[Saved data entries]
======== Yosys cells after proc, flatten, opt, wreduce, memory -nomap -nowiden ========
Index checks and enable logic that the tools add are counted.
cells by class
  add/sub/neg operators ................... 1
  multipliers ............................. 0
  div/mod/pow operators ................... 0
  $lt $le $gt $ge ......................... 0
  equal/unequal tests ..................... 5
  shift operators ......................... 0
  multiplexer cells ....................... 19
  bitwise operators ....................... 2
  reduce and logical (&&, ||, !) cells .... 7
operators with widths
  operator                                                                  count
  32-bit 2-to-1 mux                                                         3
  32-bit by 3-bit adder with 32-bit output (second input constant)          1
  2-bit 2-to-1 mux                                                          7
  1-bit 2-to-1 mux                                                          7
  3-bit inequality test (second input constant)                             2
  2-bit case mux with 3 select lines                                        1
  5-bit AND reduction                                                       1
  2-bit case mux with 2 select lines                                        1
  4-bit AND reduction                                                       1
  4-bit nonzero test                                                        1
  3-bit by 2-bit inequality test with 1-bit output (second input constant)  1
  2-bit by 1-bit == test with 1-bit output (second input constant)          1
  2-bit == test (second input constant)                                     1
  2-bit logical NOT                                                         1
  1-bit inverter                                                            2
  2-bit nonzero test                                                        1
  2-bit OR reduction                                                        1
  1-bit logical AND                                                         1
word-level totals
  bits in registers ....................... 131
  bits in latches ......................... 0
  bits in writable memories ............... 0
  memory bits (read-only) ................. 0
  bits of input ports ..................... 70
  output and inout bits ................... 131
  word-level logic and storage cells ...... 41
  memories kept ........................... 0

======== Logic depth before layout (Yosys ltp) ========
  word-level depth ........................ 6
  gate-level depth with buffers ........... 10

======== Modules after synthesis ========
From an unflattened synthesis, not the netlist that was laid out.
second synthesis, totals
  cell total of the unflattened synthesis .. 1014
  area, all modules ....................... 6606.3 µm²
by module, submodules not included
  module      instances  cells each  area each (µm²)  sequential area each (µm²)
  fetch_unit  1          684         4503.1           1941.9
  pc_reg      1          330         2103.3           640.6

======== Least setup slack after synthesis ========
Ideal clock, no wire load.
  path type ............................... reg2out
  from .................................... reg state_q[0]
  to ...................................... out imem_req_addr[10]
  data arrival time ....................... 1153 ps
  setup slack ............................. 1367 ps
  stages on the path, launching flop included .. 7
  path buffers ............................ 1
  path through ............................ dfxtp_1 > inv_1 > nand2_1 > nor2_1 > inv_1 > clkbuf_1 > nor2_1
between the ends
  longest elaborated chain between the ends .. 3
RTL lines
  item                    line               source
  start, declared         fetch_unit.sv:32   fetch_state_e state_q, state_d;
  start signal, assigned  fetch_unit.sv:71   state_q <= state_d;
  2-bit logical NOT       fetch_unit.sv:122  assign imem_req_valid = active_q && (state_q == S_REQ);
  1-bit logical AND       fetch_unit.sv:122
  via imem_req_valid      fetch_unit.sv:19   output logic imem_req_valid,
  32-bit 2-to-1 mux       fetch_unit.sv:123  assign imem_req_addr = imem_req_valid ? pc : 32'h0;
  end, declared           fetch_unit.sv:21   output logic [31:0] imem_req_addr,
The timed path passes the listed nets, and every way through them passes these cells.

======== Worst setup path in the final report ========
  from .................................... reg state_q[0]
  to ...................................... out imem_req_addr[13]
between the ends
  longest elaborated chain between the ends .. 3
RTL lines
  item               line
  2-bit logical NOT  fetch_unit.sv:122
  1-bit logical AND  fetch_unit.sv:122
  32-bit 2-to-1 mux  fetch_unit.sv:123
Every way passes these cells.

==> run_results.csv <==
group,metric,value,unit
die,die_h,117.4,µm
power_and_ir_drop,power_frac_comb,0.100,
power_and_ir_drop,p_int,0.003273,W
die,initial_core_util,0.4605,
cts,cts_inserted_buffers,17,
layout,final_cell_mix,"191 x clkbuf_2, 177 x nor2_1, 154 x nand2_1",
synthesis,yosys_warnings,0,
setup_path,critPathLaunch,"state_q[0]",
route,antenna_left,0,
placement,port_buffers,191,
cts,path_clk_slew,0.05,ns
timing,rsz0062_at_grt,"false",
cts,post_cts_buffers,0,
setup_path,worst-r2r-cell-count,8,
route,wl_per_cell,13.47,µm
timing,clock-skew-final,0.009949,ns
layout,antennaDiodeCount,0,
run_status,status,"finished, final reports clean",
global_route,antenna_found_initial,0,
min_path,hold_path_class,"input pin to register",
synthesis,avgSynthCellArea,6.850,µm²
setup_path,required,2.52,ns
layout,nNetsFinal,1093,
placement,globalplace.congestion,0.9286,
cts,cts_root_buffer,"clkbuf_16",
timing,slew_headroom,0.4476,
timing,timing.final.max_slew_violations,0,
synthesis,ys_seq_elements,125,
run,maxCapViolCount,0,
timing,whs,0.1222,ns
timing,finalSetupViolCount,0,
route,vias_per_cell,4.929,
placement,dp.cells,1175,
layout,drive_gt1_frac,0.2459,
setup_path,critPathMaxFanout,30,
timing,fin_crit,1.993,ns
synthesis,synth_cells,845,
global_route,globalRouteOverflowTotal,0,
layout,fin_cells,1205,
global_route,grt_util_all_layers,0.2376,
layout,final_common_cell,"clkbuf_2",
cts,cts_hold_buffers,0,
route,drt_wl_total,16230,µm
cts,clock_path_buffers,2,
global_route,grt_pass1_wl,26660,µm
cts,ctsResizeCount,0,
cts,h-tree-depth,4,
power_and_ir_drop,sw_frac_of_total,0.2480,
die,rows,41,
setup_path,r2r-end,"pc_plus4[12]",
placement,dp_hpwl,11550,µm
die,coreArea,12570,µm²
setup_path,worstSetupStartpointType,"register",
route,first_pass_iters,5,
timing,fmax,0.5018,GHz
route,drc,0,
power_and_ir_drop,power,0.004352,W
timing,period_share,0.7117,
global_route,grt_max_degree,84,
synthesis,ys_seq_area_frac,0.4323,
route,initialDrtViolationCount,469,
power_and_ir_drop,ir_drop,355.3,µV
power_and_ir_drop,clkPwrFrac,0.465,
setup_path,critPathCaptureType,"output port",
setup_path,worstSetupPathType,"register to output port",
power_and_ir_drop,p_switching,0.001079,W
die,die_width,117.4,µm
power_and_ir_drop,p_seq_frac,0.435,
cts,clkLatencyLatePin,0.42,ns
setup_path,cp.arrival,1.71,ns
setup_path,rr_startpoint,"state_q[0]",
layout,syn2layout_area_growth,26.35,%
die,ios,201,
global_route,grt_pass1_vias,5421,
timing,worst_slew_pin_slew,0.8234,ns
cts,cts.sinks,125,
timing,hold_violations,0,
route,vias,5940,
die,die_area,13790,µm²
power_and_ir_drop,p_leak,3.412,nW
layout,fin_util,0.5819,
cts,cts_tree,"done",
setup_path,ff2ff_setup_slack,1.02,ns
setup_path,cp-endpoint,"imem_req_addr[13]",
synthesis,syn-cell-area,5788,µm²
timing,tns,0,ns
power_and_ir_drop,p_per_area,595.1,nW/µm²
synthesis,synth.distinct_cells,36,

:: TASK PROMPT ::
Only the lines from the one containing "power_and_ir_drop,ir_drop,355.3,µV" through the end of the records above belong in the answer, each exactly as written.

:: COMPLETED TASK ::
power_and_ir_drop,ir_drop,355.3,µV
power_and_ir_drop,clkPwrFrac,0.465,
setup_path,critPathCaptureType,"output port",
setup_path,worstSetupPathType,"register to output port",
power_and_ir_drop,p_switching,0.001079,W
die,die_width,117.4,µm
power_and_ir_drop,p_seq_frac,0.435,
cts,clkLatencyLatePin,0.42,ns
setup_path,cp.arrival,1.71,ns
setup_path,rr_startpoint,"state_q[0]",
layout,syn2layout_area_growth,26.35,%
die,ios,201,
global_route,grt_pass1_vias,5421,
timing,worst_slew_pin_slew,0.8234,ns
cts,cts.sinks,125,
timing,hold_violations,0,
route,vias,5940,
die,die_area,13790,µm²
power_and_ir_drop,p_leak,3.412,nW
layout,fin_util,0.5819,
cts,cts_tree,"done",
setup_path,ff2ff_setup_slack,1.02,ns
setup_path,cp-endpoint,"imem_req_addr[13]",
synthesis,syn-cell-area,5788,µm²
timing,tns,0,ns
power_and_ir_drop,p_per_area,595.1,nW/µm²
synthesis,synth.distinct_cells,36,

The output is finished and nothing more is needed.